LINDNER: Ich finde Lagerdenken gestrig. Es gibt eine große sozialliberale Tradition in Deutschland. In diesen Phasen ist viel erreicht worden. Aber wir hatten es zu diesen Zeiten mit einer anderen SPD zu tun, in der Führungspersönlichkeiten wie Helmut Schmidt Verantwortung trugen. Es gab auch in NRW eine Phase, in der das vorstellbar war. Unter Wolfgang Clement etwa. Jeder weiß, Clement gehört der SPD nicht mehr an und hat vor der letzten Bundestagswahl die FDP empfohlen. Die SPD, wie sie heute Politik macht, ist für uns kein attraktiver Partner.
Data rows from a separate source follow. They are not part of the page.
This is an optimization exercise on Yosys and OpenROAD, whose aim is small area and a short achievable clock period, not a production implementation. Only simulation tests tie the RTL to the original design; equivalence was not proved.

==> flow/design.v, too long to show whole: its modules and the start of the top module <==
// module gimbal_bilinear_servo_map: 4095 lines
module gimbal_bilinear_servo_map (
  input  wire                clk,
  input  wire                rst_n,
  input  wire                start,
  output logic               busy,
  input  wire  signed [15:0] in_pitch_setpoint,
  input  wire  signed [15:0] in_yaw_setpoint,
  output logic               out_valid,
  output logic signed [14:0] out_top_angle_raw,
  output logic signed [14:0] out_bottom_angle_raw,
  output logic        [6:0]  out_top_servo_cmd,
  output logic        [6:0]  out_bottom_servo_cmd,
  input  wire                cfg_valid,
  output logic               cfg_ready,
  input  wire         [0:0]  cfg_index,
  input  wire         [15:0] cfg_data
);
  // ...
==> flow/flow/run.sh <==
#!/bin/bash
# Own layout flow: the standard flow with two changes.
#  1. Between synthesis and floorplan, polar.py removes the inverters that Yosys's
#     full-adder extraction leaves between adders, by choosing each full adder's
#     polarity (fa(~a,~b,~c) = ~fa(a,b,c)). Registers, ports and all other cells stay
#     as synthesis made them.
#  2. The port buffers that global placement inserts are buf_2 cells instead of the
#     default delay buffer.
set -euo pipefail
WORK=$(pwd)
R="$WORK/orfs/results/${FLOW_PLATFORM:-sky130hd}/gimbal_bilinear_servo_map/base"
bash standard.sh synth > "$WORK/synth.log" 2>&1
cp "$R/1_2_yosys.v" "$WORK/synth_netlist.v"
python3 "$WORK/flow/polar.py" "$WORK/synth_netlist.v" "$WORK/polar_netlist.v" > "$WORK/polar.log" 2>&1
cp "$WORK/polar_netlist.v" "$R/1_2_yosys.v"
rm -f "$R/1_synth.odb" "$R/1_synth.sdc"
export BUFFER_PORTS_ARGS="-buffer_cell sky130_fd_sc_hd__buf_2"
bash standard.sh > "$WORK/layout.log" 2>&1
==> flow/flow/polar.py <==
#!/usr/bin/env python3
"""Inverter clean-up for a flat sky130hd gate netlist written by Yosys.

The full adders that Yosys extracts often come with an inverter in front of an input or
behind an output.  A full adder with every input complemented gives complemented outputs
(fa(~a, ~b, ~c) = (~s, ~co)), so each full adder may be used in either polarity.  This script
removes all plain inverters, picks a polarity for every full adder that needs the fewest
inverters, swaps a few two-input gates for their complement (nand2/and2, nor2/or2,
xor2/xnor2) where that saves an inverter, and puts back one shared inverter per signal that
still needs its complement.  Registers, ports and every other cell are left as they are.

usage: polar.py IN.v OUT.v
"""
import re
import sys
from collections import defaultdict

LIB = 'sky130_fd_sc_hd__'
OUT_PINS = {'X', 'Y', 'Q', 'Q_N', 'SUM', 'COUT', 'HI', 'LO'}
SWAP = {'nand2_1': ('and2_1', 'X'), 'and2_1': ('nand2_1', 'Y'),
        'nor2_1': ('or2_1', 'X'), 'or2_1': ('nor2_1', 'Y'),
        'xor2_1': ('xnor2_1', 'Y'), 'xnor2_1': ('xor2_1', 'X')}
AREA = {'inv_1': 3.7536, 'nand2_1': 3.7536, 'and2_1': 6.256, 'nor2_1': 3.7536, 'or2_1': 6.256,
        'xor2_1': 8.7584, 'xnor2_1': 8.7584}
INV_COST = AREA['inv_1']


def parse(text):
    m = re.search(r'\bmodule\s+(\w+)\s*\((.*?)\);(.*)\bendmodule', text, re.S)
    name, body = m.group(1), m.group(3)
    header = text[:m.start(3)]
    cells = []
    decls = []
    assigns = []
    pos = 0
    stmt_re = re.compile(r'\s*(.*?);', re.S)
    while True:
        mm = stmt_re.match(body, pos)
        if not mm:
            break
        st = mm.group(1).strip()
        pos = mm.end()
        if not st:
            continue
        if st.startswith(LIB):
            cm = re.match(r'(\S+)\s+(\S+)\s*\((.*)\)\s*$', st, re.S)
            typ, inst, pins = cm.group(1), cm.group(2), cm.group(3)
            conns = {}
            for pm in re.finditer(r'\.(\w+)\s*\(\s*(.*?)\s*\)\s*(?:,|$)', pins, re.S):
                conns[pm.group(1)] = pm.group(2).strip()
            cells.append([typ, inst, conns])
        elif st.startswith('assign'):
            assigns.append(st)
        else:
            decls.append(st)
    return name, header, decls, assigns, cells


def norm(n):
    return n.strip()


def main():
    src, dst = sys.argv[1], sys.argv[2]
    text = open(src).read()
    name, header, decls, assigns, cells = parse(text)
    ports = set()
    for d in decls:
        if d.startswith('input') or d.startswith('output'):
            for p in re.split(r'[,\s]+', re.sub(r'^(input|output)\s*(\[[^\]]*\])?', '', d)):
                if p:
                    ports.add(p)
    frozen = set()
    for a in assigns:
        for tok in re.findall(r"(\\\S+|[A-Za-z_][\w$]*(?:\s*\[\d+\])?)", a[len('assign'):]):
            frozen.add(tok.strip())
    # drivers and loads
    driver = {}
    loads = defaultdict(list)
    for ci, (typ, inst, conns) in enumerate(cells):
        for p, n in conns.items():
            n = norm(n)
            if p in OUT_PINS:
                driver[n] = (ci, p)
            else:
                loads[n].append((ci, p))

    def base_name(n):
        return re.sub(r'\s*\[\d+\]$', '', n)

    def is_port(n):
        return base_name(n) in ports or n in ports

    def short(t):
        return t[len(LIB):] if t.startswith(LIB) else t

    # inverters that can be removed: plain inv cells whose input and output are internal
    # nets (no port, no assign)
    removable = set()
    for ci, (typ, inst, conns) in enumerate(cells):
        if short(typ).startswith('inv_') and 'A' in conns and 'Y' in conns:
            a, y = norm(conns['A']), norm(conns['Y'])
            if is_port(a) or is_port(y) or a in frozen or y in frozen:
                continue
            removable.add(ci)
    # signal classes: follow removable inverter chains back to a root net
    root = {}

    def find_root(n):
        pol = 0
        seen = 0
        while n in driver and driver[n][0] in removable:
            ci = driver[n][0]
            n = norm(cells[ci][2]['A'])
            pol ^= 1
            seen += 1
            if seen > 1000:
                raise RuntimeError('inverter loop')
        return n, pol

    # each consumer pin (not a removable inverter) needs (root, polarity)
    need = []  # (ci, pin, root, pol)
    for n, ls in loads.items():
        r, pol = find_root(n)
        for ci, p in ls:
            if ci in removable:
                continue
            need.append((ci, p, r, pol))
    # roots that are ports or frozen: no inverter removal possible there unless the port is
    # the root (an input port is a fine root, we just drive its complement with a new inverter)
    fa_cells = [ci for ci, c in enumerate(cells) if short(c[0]).startswith('fa_') and ci not in removable]
    fa_set = set(fa_cells)
    # output net of cells that are roots
    # flip[ci] for full adders; swapped[ci] for swappable gates
    flip = {ci: 0 for ci in fa_cells}
    swapped = {}
    # per root: produced polarity = flip of its driver if it is an FA output (else 0)
    root_driver = {}
    for ci, (typ, inst, conns) in enumerate(cells):
        if ci in removable:
            continue
        for p, n in conns.items():
            if p in OUT_PINS:
                root_driver[norm(n)] = (ci, p)
    # consumer requirements per root, with FA consumers flipping their need
    cons = defaultdict(list)   # root -> list of (ci, pin, pol)
    for ci, p, r, pol in need:
        cons[r].append((ci, p, pol))
    outputs_of = defaultdict(list)  # fa ci -> roots it drives
    inputs_of = defaultdict(list)   # fa ci -> roots it reads
    for r, lst in cons.items():
        for ci, p, pol in lst:
            if ci in fa_set:
                inputs_of[ci].append(r)
    for r, (ci, p) in root_driver.items():
        if ci in fa_set:
            outputs_of[ci].append(r)
    swappable_root = {}
    for r, (ci, p) in root_driver.items():
        s = short(cells[ci][0])
        if s in SWAP and r not in frozen and not is_port(r):
            swappable_root[r] = ci

    def root_cost(r):
        drv = root_driver.get(r)
        prod = flip[drv[0]] if drv and drv[0] in fa_set else 0
        wants = set()
        for ci, p, pol in cons[r]:
            w = pol ^ (flip[ci] if ci in fa_set else 0)
            wants.add(w ^ prod)   # 1: consumer needs the complement of what is produced
        if 1 not in wants:
            return 0.0
        if 0 not in wants and r in swappable_root:
            s = short(cells[swappable_root[r]][0])
            return AREA[SWAP[s][0]] - AREA[s]
        return INV_COST

    def local(ci):
        rs = set(inputs_of[ci]) | set(outputs_of[ci])
        return sum(root_cost(r) for r in rs)

    total0 = sum(root_cost(r) for r in cons)
    improved = True
    it = 0
    while improved and it < 50:
        improved = False
        it += 1
        for ci in fa_cells:
            before = local(ci)
            flip[ci] ^= 1
            after = local(ci)
            if after < before - 1e-9:
                improved = True
            else:
                flip[ci] ^= 1
    total1 = sum(root_cost(r) for r in cons)
    # rebuild
    new_cells = []
    extra_decl = []
    ninv = 0
    comp_net = {}

    def complement_net(r):
        nonlocal ninv
        if r not in comp_net:
            nn = f'_pol{ninv}_'
            ninv += 1
            extra_decl.append(f'wire {nn}')
            comp_net[r] = nn
            new_cells.append([LIB + 'inv_1', f'_polinv{ninv}_', {'A': r, 'Y': nn}])
        return comp_net[r]

    conn_override = {}  # (ci, pin) -> net
    cell_type = {}
    for r in cons:
        drv = root_driver.get(r)
        prod = flip[drv[0]] if drv and drv[0] in fa_set else 0
        wants = {}
        for ci, p, pol in cons[r]:
            w = pol ^ (flip[ci] if ci in fa_set else 0) ^ prod
            wants[(ci, p)] = w
        need_comp = any(wants.values())
        all_comp = all(wants.values())
        if need_comp and all_comp and r in swappable_root:
            sci = swappable_root[r]
            s = short(cells[sci][0])
            cell_type[sci] = SWAP[s]
            for k in wants:
                conn_override[k] = r
            continue
        for k, w in wants.items():
            conn_override[k] = complement_net(r) if w else r
    for ci, (typ, inst, conns) in enumerate(cells):
        if ci in removable:
            continue
        c2 = dict(conns)
        for p in list(c2):
            if (ci, p) in conn_override:
                c2[p] = conn_override[(ci, p)]
        if ci in cell_type:
            nt, outp = cell_type[ci]
            oldout = [p for p in c2 if p in OUT_PINS][0]
            net = c2.pop(oldout)
            c2[outp] = net
            typ = LIB + nt
        new_cells.append([typ, inst, c2])
    # output
    out = [header.rstrip() + '\n']
    for d in decls:
        out.append(f'  {d} ;\n')
    for d in extra_decl:
        out.append(f'  {d} ;\n')
    for typ, inst, conns in new_cells:
        pins = ',\n'.join(f'    .{p}({n} )' for p, n in conns.items())
        out.append(f'  {typ} {inst} (\n{pins}\n  );\n')
    for a in assigns:
        out.append(f'  {a} ;\n')
    out.append('endmodule\n')
    open(dst, 'w').write(''.join(out))
    area_inv_before = sum(1 for ci in removable) * INV_COST
    print(f'removable inverters {len(removable)} ({area_inv_before:.0f} um2); cost before flips '
          f'{total0:.0f}, after {total1:.0f}; new inverters {ninv}; swaps {len(cell_type)}; '
          f'full adders flipped {sum(flip.values())}/{len(fa_cells)}')


if __name__ == '__main__':
    main()
==> flow/standard.sh <==
#!/bin/bash
# synth_recipe.tcl (not shown) runs the flow's synth.tcl, then flattens the netlist and writes it again
# the make line also repeats each setting of config.mk as NAME=value (left out here)
make -C /OpenROAD-flow-scripts/flow DESIGN_CONFIG=/design/flow/config.mk WORK_HOME=/design/flow/orfs CLKGATE_MAP_FILE= SYNTH_SCRIPT=/design/flow/synth_recipe.tcl "${@:-finish}"
==> flow/config.mk <==
export PLATFORM = sky130hd
export DESIGN_NAME = gimbal_bilinear_servo_map
export DESIGN_NICKNAME = gimbal_bilinear_servo_map
export VERILOG_FILES = /design/flow/design.v
export SDC_FILE = /design/flow/constraint.sdc
export NUM_CORES = 4
export LEC_CHECK = 0
export ABC_AREA = 1
export CAP_MARGIN = 40
export CORE_MARGIN = 2
export CORE_UTILIZATION = 60
export CTS_BUF_LIST = sky130_fd_sc_hd__clkbuf_16
export CTS_CLUSTER_DIAMETER = 100
export CTS_CLUSTER_SIZE = 30
export PLACE_DENSITY = 0.72
export SLEW_MARGIN = 20
==> flow/constraint.sdc <==
create_clock -name core_clock -period 11.0 [get_ports {clk}]
set_input_delay 2.2000 -clock core_clock [delete_from_list [all_inputs] [get_ports {clk}]]
set_output_delay 2.2000 -clock core_clock [all_outputs]
set_load 0.01 [all_outputs]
Frage: Hat die FDP denn ein Interesse daran, eine Alternative zur Union zu haben wie zu sozialliberalen Zeiten in Rheinland-Pfalz?

LINDNER: Die Voraussetzung ist, dass die SPD sich programmatisch erneuert. Man kann nicht Koalitionen um der Vielfalt und der Taktik willen gründen. Das ist eine Frage der inhaltlichen Gemeinsamkeiten. Die gibt es gegenwärtig kaum. Und mit ihrem neuen Hamburger Programm hat die SPD sich weiter entfernt.

Frage: Da scheint Union und Grünen in NRW die Annäherung leichter zu fallen.

LINDNER: Das sehe ich gelassen. Der Landesvorsitzende der Grünen hat die Öffentlichkeit im Blick auf politische Bündnisse wissen lassen, dass er sich der Linkspartei in NRW näher fühlt als der FDP. Soviel zur realistischen Einschätzung von Spekulationen über Schwarz-Grün oder Jamaika.